Findy Alfiansyah Penulis
HARIAN EXPRESS, BOGOR – Suhu udara di Bogor mencapai 32-34 derajat Celsius, terasa lebih panas dari biasanya, menurut pakar IPB, Senin (06/07/2026).
Wilayah Bogor yang secara klimatologis memiliki suhu rata-rata 25,5–27 derajat Celsius kini mengalami peningkatan suhu signifikan. Kondisi ini membuat julukan “Kota Hujan” terasa berbeda dari kenyataan di lapangan.
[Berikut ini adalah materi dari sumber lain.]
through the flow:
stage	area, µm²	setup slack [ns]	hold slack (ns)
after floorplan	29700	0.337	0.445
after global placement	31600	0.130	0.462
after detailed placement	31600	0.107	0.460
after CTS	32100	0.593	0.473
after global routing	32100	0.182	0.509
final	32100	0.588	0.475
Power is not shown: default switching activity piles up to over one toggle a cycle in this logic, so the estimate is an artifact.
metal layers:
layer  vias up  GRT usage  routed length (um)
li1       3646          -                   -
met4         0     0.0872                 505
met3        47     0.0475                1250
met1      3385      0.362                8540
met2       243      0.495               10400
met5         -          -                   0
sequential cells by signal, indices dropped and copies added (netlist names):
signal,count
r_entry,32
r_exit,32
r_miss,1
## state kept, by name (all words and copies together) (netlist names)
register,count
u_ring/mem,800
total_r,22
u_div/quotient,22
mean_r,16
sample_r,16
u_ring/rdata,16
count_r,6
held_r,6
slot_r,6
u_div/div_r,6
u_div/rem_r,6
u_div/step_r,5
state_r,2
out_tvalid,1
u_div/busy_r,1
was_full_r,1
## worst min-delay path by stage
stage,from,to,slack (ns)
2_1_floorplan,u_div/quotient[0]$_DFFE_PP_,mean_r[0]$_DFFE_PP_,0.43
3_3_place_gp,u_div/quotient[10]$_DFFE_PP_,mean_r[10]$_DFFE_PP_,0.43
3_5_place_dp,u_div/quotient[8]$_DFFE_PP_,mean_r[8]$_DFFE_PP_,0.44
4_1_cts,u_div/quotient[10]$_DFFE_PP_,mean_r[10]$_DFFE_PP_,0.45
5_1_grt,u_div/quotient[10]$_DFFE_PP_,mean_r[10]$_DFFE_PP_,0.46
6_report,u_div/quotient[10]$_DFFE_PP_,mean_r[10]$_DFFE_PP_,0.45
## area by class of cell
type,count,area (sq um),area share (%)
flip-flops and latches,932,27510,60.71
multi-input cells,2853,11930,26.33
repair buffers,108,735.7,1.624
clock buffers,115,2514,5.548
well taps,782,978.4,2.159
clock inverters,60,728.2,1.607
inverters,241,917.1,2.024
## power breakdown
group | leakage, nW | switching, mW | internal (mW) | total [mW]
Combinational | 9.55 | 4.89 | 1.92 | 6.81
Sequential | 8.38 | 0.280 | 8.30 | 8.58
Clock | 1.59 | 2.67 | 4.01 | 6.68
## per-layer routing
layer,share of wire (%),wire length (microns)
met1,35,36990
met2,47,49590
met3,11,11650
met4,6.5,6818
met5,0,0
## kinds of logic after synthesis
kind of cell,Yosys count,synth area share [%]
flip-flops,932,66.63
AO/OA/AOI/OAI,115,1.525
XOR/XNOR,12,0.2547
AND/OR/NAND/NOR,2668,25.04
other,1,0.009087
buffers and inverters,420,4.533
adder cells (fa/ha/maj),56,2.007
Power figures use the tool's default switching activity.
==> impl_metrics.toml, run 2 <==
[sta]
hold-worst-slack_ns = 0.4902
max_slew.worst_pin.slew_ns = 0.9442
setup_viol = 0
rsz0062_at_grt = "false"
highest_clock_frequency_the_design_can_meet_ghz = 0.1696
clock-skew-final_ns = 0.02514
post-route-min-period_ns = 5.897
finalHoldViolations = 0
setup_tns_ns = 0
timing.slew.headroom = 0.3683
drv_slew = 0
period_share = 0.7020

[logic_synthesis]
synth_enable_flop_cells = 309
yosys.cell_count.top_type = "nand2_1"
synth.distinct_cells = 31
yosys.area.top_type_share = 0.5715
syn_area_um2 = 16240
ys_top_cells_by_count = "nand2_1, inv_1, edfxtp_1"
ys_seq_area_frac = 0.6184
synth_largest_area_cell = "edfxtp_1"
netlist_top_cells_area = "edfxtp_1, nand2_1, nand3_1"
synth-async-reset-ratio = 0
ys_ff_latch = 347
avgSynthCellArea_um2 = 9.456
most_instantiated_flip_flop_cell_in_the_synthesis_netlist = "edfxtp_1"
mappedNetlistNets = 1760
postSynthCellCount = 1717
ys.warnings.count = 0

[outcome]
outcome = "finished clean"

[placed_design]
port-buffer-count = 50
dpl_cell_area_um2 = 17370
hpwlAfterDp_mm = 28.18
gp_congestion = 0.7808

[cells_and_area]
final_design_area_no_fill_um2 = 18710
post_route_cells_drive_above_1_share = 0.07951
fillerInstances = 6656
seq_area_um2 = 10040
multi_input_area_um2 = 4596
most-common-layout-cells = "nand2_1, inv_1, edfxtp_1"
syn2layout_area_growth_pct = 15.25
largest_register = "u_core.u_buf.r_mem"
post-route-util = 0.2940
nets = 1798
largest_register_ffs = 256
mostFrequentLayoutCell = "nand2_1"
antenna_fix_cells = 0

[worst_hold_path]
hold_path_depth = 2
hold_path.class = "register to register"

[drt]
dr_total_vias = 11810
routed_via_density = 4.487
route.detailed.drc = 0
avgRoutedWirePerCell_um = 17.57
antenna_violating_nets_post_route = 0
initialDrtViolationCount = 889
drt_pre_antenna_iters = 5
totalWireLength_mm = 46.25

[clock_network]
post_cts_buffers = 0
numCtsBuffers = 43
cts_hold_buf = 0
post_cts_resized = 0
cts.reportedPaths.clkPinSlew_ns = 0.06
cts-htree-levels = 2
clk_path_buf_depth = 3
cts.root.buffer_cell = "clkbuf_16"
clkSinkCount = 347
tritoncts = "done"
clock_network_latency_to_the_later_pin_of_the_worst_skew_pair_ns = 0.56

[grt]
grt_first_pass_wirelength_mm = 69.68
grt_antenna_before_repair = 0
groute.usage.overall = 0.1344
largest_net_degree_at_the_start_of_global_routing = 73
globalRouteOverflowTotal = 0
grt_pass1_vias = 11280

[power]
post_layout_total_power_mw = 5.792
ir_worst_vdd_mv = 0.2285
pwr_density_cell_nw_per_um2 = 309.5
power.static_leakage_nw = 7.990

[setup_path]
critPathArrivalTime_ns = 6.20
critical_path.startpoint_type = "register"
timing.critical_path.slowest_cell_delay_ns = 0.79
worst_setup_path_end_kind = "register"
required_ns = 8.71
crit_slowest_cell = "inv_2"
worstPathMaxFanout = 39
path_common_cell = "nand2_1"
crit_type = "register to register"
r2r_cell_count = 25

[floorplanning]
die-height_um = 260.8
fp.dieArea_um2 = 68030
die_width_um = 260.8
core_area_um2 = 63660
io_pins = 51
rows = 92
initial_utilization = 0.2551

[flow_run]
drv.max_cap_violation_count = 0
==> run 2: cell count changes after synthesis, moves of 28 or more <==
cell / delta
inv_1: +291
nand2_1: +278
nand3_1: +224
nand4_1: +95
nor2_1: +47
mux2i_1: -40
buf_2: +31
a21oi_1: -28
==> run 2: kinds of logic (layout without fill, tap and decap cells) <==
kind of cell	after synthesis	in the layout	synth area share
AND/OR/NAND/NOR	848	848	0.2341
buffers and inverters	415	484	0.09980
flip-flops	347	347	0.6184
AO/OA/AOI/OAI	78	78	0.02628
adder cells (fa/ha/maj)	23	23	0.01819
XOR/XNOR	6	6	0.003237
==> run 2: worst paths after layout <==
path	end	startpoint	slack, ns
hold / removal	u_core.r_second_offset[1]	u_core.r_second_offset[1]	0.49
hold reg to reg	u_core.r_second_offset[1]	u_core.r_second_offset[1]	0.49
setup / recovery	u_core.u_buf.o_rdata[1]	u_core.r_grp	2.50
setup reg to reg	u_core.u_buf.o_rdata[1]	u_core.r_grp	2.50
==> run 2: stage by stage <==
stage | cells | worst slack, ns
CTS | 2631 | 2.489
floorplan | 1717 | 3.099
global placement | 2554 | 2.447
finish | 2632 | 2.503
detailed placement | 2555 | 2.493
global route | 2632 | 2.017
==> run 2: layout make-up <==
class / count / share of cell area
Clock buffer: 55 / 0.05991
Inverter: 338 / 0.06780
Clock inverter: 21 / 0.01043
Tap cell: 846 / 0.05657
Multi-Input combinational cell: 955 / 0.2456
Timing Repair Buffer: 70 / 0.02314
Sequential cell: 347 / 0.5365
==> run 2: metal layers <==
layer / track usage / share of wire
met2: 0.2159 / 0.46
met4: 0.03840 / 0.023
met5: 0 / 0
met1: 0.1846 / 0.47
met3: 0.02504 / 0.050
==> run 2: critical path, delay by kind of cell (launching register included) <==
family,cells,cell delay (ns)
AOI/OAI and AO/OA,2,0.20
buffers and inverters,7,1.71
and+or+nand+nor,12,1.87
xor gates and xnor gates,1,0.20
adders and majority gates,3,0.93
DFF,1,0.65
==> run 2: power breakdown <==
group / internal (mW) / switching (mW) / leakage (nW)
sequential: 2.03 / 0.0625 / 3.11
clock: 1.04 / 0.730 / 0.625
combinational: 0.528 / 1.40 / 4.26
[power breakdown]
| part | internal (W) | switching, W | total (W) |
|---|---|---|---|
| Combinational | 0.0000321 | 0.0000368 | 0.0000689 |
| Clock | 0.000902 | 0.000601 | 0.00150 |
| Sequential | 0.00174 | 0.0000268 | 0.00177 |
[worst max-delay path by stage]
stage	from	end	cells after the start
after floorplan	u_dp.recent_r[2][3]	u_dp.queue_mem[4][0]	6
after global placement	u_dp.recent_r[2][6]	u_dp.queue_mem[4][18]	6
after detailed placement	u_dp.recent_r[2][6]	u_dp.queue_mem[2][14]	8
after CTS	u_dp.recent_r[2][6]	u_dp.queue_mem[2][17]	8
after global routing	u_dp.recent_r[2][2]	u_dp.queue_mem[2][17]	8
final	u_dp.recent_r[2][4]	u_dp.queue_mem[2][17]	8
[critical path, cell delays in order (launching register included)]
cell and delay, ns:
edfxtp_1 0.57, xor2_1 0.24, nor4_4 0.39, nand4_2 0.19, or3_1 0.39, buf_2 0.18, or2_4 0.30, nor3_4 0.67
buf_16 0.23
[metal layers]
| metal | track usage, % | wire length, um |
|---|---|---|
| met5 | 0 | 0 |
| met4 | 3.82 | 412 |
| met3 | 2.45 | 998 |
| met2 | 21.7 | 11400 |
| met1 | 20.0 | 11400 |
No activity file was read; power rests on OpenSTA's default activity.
--- src/rtl/drm_pkg.sv ---
// shared widths, constants and codes for the distance rolloff pipeline
// no dependencies
package drm_pkg;

   localparam int VOL_W      = 15;
   localparam int SQ_IN_W    = 32;
   localparam int ROOT_W     = 16;
   localparam int SQRT_STEPS = 16;
   localparam int NUM_W      = 47;
   localparam int Q_W        = 31;
   localparam int DB1_W      = 32;
   localparam int LOG_EW     = 6;
   localparam int LOG_FW     = 16;
   localparam int LOG_VW     = LOG_EW + LOG_FW;
   localparam int FRAC_STEPS = 16;
   localparam int DB_W       = 36;
   localparam int SUM_W      = 56;
   localparam int DELTA_W    = SUM_W - 30;

   localparam logic [25:0] LOG_K = 26'd39456604;
   localparam logic signed [DB_W-1:0] DB3_SAT = -36'sd6553600000;

   typedef enum logic [1:0] {
      ZONE_NEAR = 2'd0,
      ZONE_SPAN = 2'd1,
      ZONE_FAR  = 2'd2
   } zone_type;

   typedef enum logic [2:0] {
      CSR_FLOOR   = 3'd0,
      CSR_CEILING = 3'd1,
      CSR_ALPHA   = 3'd2,
      CSR_NEAR    = 3'd3,
      CSR_FAR     = 3'd4
   } csr_index_type;

endpackage

--- src/rtl/drm_div.sv ---
// pipelined restoring divider, one quotient bit per stage
// depends on drm_pkg
module drm_div #(
   parameter int DW     = 16,
   parameter int SIDE_W = 17
) (
   input  logic                      clock,
   input  logic                      reset,
   input  logic                      adv,
   input  logic [DW-1:0]             span,
   input  logic                      in_valid,
   input  logic [drm_pkg::NUM_W-1:0] in_num,
   input  logic [SIDE_W-1:0]         in_side,
   output logic                      out_valid,
   output logic [drm_pkg::Q_W-1:0]   out_quot,
   output logic [SIDE_W-1:0]         out_side
);
   import drm_pkg::*;

   logic              v_ff   [Q_W];
   logic [DW-1:0]     rem_ff [Q_W];
   logic [Q_W-1:0]    low_ff [Q_W];
   logic [Q_W-1:0]    q_ff   [Q_W];
   logic [SIDE_W-1:0] s_ff   [Q_W];

   for (genvar k = 0; k < Q_W; k++) begin : g_step
      logic              v_src;
      logic [DW-1:0]     rem_src;
      logic [Q_W-1:0]    low_src;
      logic [Q_W-1:0]    q_src;
      logic [SIDE_W-1:0] s_src;
      logic [DW:0]       trial;
      logic [DW-1:0]     rem_in;
      logic [Q_W-1:0]    q_in;

      if (k == 0) begin : g_first
         assign v_src   = in_valid;
         assign rem_src = DW'(in_num >> Q_W);
         assign low_src = in_num[Q_W-1:0];
         assign q_src   = '0;
         assign s_src   = in_side;
      end else begin : g_next
         assign v_src   = v_ff[k-1];
         assign rem_src = rem_ff[k-1];
         assign low_src = low_ff[k-1];
         assign q_src   = q_ff[k-1];
         assign s_src   = s_ff[k-1];
      end

      assign trial = {rem_src, low_src[Q_W-1]};

      always_comb begin
         if (trial >= {1'b0, span}) begin
            rem_in = DW'(trial - {1'b0, span});
            q_in   = {q_src[Q_W-2:0], 1'b1};
         end else begin
            rem_in = trial[DW-1:0];
            q_in   = {q_src[Q_W-2:0], 1'b0};
         end
      end

      always_ff @(posedge clock) begin
         if (reset) begin
            v_ff[k] <= 1'b0;
         end else if (adv) begin
            v_ff[k] <= v_src;
         end
      end

      always_ff @(posedge clock) begin
         if (adv) begin
            rem_ff[k] <= rem_in;
            low_ff[k] <= low_src << 1;
            q_ff[k]   <= q_in;
            s_ff[k]   <= s_src;
         end
      end
   end

   assign out_valid = v_ff[Q_W-1];
   assign out_quot  = q_ff[Q_W-1];
   assign out_side  = s_ff[Q_W-1];

endmodule

--- config.mk ---
export PLATFORM = sky130hd
export DESIGN_NAME = drm_div
export DESIGN_NICKNAME = d
export VERILOG_FILES = /design/src/rtl/drm_pkg.sv /design/src/rtl/drm_div.sv
export SDC_FILE = /design/constraint.sdc
export NUM_CORES = 2
export LEC_CHECK = 0
export BUFFER_PORTS_ARGS = -buffer_cell sky130_fd_sc_hd__buf_2
export CAP_MARGIN = 20
export CORE_MARGIN = 5
export CORE_UTILIZATION = 45
export DETAILED_ROUTE_END_ITERATION = 8
export HOLD_SLACK_MARGIN = 0.03
export MAX_ROUTING_LAYER = met4
export SLEW_MARGIN = 40
export SYNTH_ARGS = -nofsm -noshare
export SYNTH_HDL_FRONTEND = slang
export SYNTH_SLANG_ARGS = --single-unit
export TNS_END_PERCENT = 30
--- constraint.sdc ---
create_clock -name clock -period 7.79 [get_ports clock]
set_clock_uncertainty 0.15 [all_clocks]
set_input_delay 0.779 -clock clock [delete_from_list [all_inputs] [get_ports clock]]
set_output_delay 0.779 -clock clock [all_outputs]
set_load 0.005 [all_outputs]
# Word-level counts from Yosys, hierarchy flattened
# Memory sizes are Yosys's and may differ from the RTL's.
# Index checks and enable logic that the tools add are counted.
[op_classes]
n_addsub = 31
n_lt_le_gt_ge = 31
bitwise_logic = 31
n_mux = 99
[op_table]
columns = ["op", "n"]
rows = [
  ["$ge A17 B16 Y1", 31],
  ["$mux W16", 31],
  ["$sub A16 B16 Y16", 31],
  ["$mux W1", 68],
  ["$or A1 B1 Y1", 31],
]
[word_totals]
wordCells = 197
out_inout_bits = 49
mem_count = 5
ff_bits = 0
in_bits = 84
mem_bits_rw = 2945
[memory_table]
columns = ["name", "words", "word_bits", "read_ports", "rd_ports_with_merged_regs", "write_ports", "line", "rtl"]
rows = [
  ["q_ff", 31, 31, 31, 0, 31, "drm_div.sv:23", "logic [Q_W-1:0] q_ff [Q_W];"],
  ["low_ff", 31, 30, 30, 0, 31, "drm_div.sv:22", "logic [Q_W-1:0] low_ff [Q_W];"],
  ["s_ff", 31, 17, 31, 0, 31, "drm_div.sv:24", "logic [SIDE_W-1:0] s_ff [Q_W];"],
  ["rem_ff", 31, 16, 30, 0, 31, "drm_div.sv:21", "logic [DW-1:0] rem_ff [Q_W];"],
  ["v_ff", 31, 1, 31, 0, 31, "drm_div.sv:20", "logic v_ff [Q_W];"],
]

# Depth between registers and ports, before layout
[depth]
ltp_word = 4
mapped_depth = 13
mapped_depth_nobuf = 12

# Worst setup path after synthesis
# No wires, ideal clock.
[synth_timing]
kind = "input to register"
startpoint = "in span[10]"
endpoint = "mem rem_ff[6][8], in the netlist rem_ff[0][104] (data pin)"
required_time_ps = 7380
path_slack_ps = 3540
arrival_ps = 3840
n_path_buf = 1
setup_ps = 260
stages = 12
cell_sequence = "inv_1 -> ha_1 -> a21o_1 -> a21o_1 -> a21oi_2 -> or3b_1 -> o21ai_2 -> o21ai_2 -> o21a_2 -> nor3_4 -> buf_12 -> mux2_4"
[synth_rtl]
columns = ["element", "line", "rtl"]
rows = [
  ["start: declaration", "drm_div.sv:10", "input logic [DW-1:0] span,"],
  ["end: declaration", "drm_div.sv:21", ""],
]

==> impl_metrics.tcl <==
set metrics [dict create \
    rsz0062_at_grt "false" \
    portBuffers 132 \
    hold_viol 0 \
    core_mm2 0.193 \
    clk_pin_slew_worst_paths_ns 0.06 \
    grt_pass1_vias 45500 \
    worst_pin_slew_ns 0.846 \
    hold_class "in2reg" \
    status "finished, final reports clean" \
    synth_flop_cell "edfxtp_1" \
    ys_seq_elements 1999 \
    rows 161 \
    layout_min_cycle_time_ns 4.16 \
    antenna_found_initial 5 \
    dp_worst_setup_slack_ns 2.83 \
    cts_tree "yes" \
    drv_slew 0 \
    hpwl_mm 99.2 \
    place_congestion 0.859 \
    cp_slowest_cell "buf_4" \
    nNetsFinal 6619 \
    die_h_um 450 \
    dp.cells 8272 \
    numCtsBuffers 207 \
    grt.overflow.total 0 \
    crit_path_start "span[1]" \
    critPathMaxFanout 20 \
    wl_per_cell_um 18.1 \
    synth_most_common_cell "edfxtp_1" \
    synth_nets 6207 \
    cts.sinks 1999 \
    path_cells "buf_2 -> inv_1 -> buf_4 -> ha_1 -> nor2b_1 -> o21a_1 -> o21ai_0 -> a211oi_1 -> o21ai_0 -> o21ai_1 -> o31ai_1 -> nand2_1 -> mux2_2" \
    pin_count 133 \
    p_leak_nw 36.3 \
    p_per_area_mw_per_mm2 389 \
    dr.pass1.iters 5 \
    vdd_drop_max_v 0.000226 \
    synth_top_cell_area_share_pct 68.9 \
    max_cap_violations 0 \
    netlist_top_cells_count "1999 x edfxtp_1, 496 x ha_1, 333 x nor2_1, 327 x a21oi_1, 295 x mux2_2" \
    fillers 15800 \
    cts_setup_buffers 0 \
    viasPerCell 5.25 \
    ys_seq_area_share_pct 68.9 \
    synth_edf_count 1999 \
    async_flop_share_pct 0 \
    synth_cells 5597 \
    max_freq_ghz 0.240 \
    tns_ns 0 \
    cpPeakStageDelay_ns 0.49 \
    num_vias 45800 \
    period_share_pct 53.5 \
    cts_resized 0 \
    ys_types 93 \
    layout_setup_ws_ns 3.63 \
    slew_headroom_pct 43.6 \
    postSynthAreaPerCell_um2 15.6 \
    drt-initial-drc-count 3292 \
    drive_gt1_share_pct 14.6 \
    syn_to_final_growth_pct 13.8 \
    synth_area_mm2 0.0871 \
    fin_hold_ws_ns 0.124 \
    fp.dieW_um 450 \
    grt_first_pass_wirelength_mm 251 \
    stdcell_count 8710 \
    critPathBufInv 3 \
    grt_max_degree 175 \
    cp-end-kind "register" \
    antenna_left 0 \
    synth_area_leaders "edfxtp_1 69%, ha_1 7.1%, mux2_2 3.8%, xnor2_1 2.7%, a21oi_1 1.9%" \
    critPathArrivalTime_ns 4.58 \
    cts-root-buf "clkbuf_16" \
    grt_use_total_pct 15.9 \
    start_kind "input port" \
    post-route-drc-count 0 \
    clk_latency_ns 0.84 \
    h-tree-depth 4 \
    required_ns 8.21 \
    cts_buffer_depth 3 \
    yosys_warnings 0 \
    reg2reg_from "rem_ff[1][144]" \
    report.final.setup_viol 0 \
    synth.largest_area_cell "edfxtp_1" \
    critPathKind "in2reg" \
    start_util_pct 45.2 \
    path_delay_family "compound AO/OA/AOI/OAI gates" \
    die-area_mm2 0.202 \
    min_from "in_num[33]" \
    crit_path_frequent_cell "o21ai_0" \
    wl_mm 158 \
]
layout make-up:
cell class                      instances  area [µm²]  share of cell area, %
Antenna cell                            3        7.51                0.00758
Clock buffer                          240        5350                   5.40
Clock inverter                        141        1690                   1.71
Inverter                              166         623                  0.629
Multi-Input combinational cell       3377       26200                   26.4
Sequential cell                      1999       60000                   60.6
Tap cell                             2526        3160                   3.19
Timing Repair Buffer                  258        2090                   2.10
per-layer routing:
layer / track usage [%] / vias to the layer above / share of wire [%]
met3: 2.78 / 267 / 4.0
met4: 4.60 / 0 / 2.4
li1: - / 22500 / -
met1: 21.5 / 22200 / 47
met5: - / - / 0
met2: 24.9 / 755 / 47
kinds of logic after synthesis:
family	count (synthesis)	synth area share (%)
AOI/OAI and AO/OA	1068	7.91
xor gates and xnor gates	361	3.63
adders and majority gates	526	7.82
buffers and inverters	221	1.09
DFF	1999	68.9
muxes	357	4.65
and+or+nand+nor	1065	5.97
stage by stage:
| step | util (%) | cell area (µm²) | power (mW) |
|---|---|---|---|
| final | 51.5 | 99100 | 38.6 |
| after global placement | 47.4 | 91300 | 28.3 |
| after floorplan | - | 87100 | 25.6 |
| after global routing | 51.5 | 99100 | 41.1 |
| after CTS | 51.4 | 99000 | 39.0 |
| after detailed placement | 47.5 | 91500 | 28.6 |
cell usage in the layout, fill, tap and decap left out, types with 20 or more instances in the layout:
cell,Yosys,final
a21oi_1,327,327
a21boi_0,29,29
nand3_1,65,64
o21a_1,96,96
o21ai_0,225,224
mux2_2,295,295
o21bai_1,30,30
a31oi_1,22,22
inv_1,166,166
edfxtp_1,1999,1999
clkinv_1,0,39
nand2b_1,56,56
o31ai_1,22,22
fa_1,30,30
and2_1,45,45
nor3_1,91,90
dlygate4sd3_1,0,51
clkbuf_1,22,31
buf_2,20,130
a21o_1,96,96
nor2_1,333,333
a211oi_1,29,29
bufinv_16,0,31
clkinv_2,0,32
mux2_4,21,21
buf_4,5,51
xor2_1,97,97
mux2i_1,41,41
xnor2_1,264,264
clkbuf_16,0,209
nand2_1,221,221
nor4_1,24,24
or3_1,20,20
ha_1,496,496
nor2b_1,76,76
nand4_1,63,63
worst register-to-register path: stages (launching register included):
cell,delay (ns)
edfxtp_1,0.42
ha_1,0.30
nor2b_1,0.14
o21a_1,0.17
o21ai_0,0.25
a211oi_1,0.14
o21ai_0,0.37
o21ai_1,0.18
o31ai_1,0.38
nand2_1,0.49
mux2_2,0.45
power by group:
part | switching (mW) | leakage, nW | total, mW | internal, mW
Clock | 4.13 | 3.40 | 10.1 | 5.97
Combinational | 6.65 | 13.3 | 12.9 | 6.21
Sequential | 0.982 | 19.6 | 15.6 | 14.7
worst paths after layout:
check                   end  cells past startpoint  slack [ns]
max reg2reg  rem_ff[1][165]                     10        4.10
max          rem_ff[1][165]                     13        3.63
min            rem_ff[0][3]                      2        0.12
min reg2reg  low_ff[0][350]                      0        0.25
registers in the layout, indices dropped and copies added, names as in the netlist:
| name | cells |
|---|---|
| low_ff | 465 |
| rem_ff | 480 |
| v_ff | 31 |
| s_ff | 527 |
| q_ff | 496 |
repair_timing:
action                                  CTS  global route
hold buffers                             51             0
endpoints found under the hold margin    51             0
endpoints found under the setup margin    0             0
No activity file was read; power rests on OpenSTA's default activity.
Dr. Givo Alsepan, Dosen Departemen Geofisika dan Meteorologi IPB University, menjelaskan bahwa kenaikan suhu adalah hasil kombinasi banyak faktor. Fenomena iklim global, pemanasan global, dan perubahan tutupan lahan akibat pesatnya urbanisasi menjadi penyebab utama.
“Suhu udara rata-rata di wilayah Bogor berkisar antara 25,5 hingga 27 derajat Celsius. Namun, dalam periode tertentu kondisi tersebut dapat berubah akibat pengaruh fenomena iklim global terutama El Nino-Southern Oscillation (ENSO),” Ujar Dr. Givo Alsepan.
ENSO merupakan fenomena interaksi antara laut dan atmosfer di Samudra Pasifik tropis. Fenomena ini terdiri atas dua fase, yaitu El Nino dan La Nina, yang turut memicu cuaca lebih panas saat ini.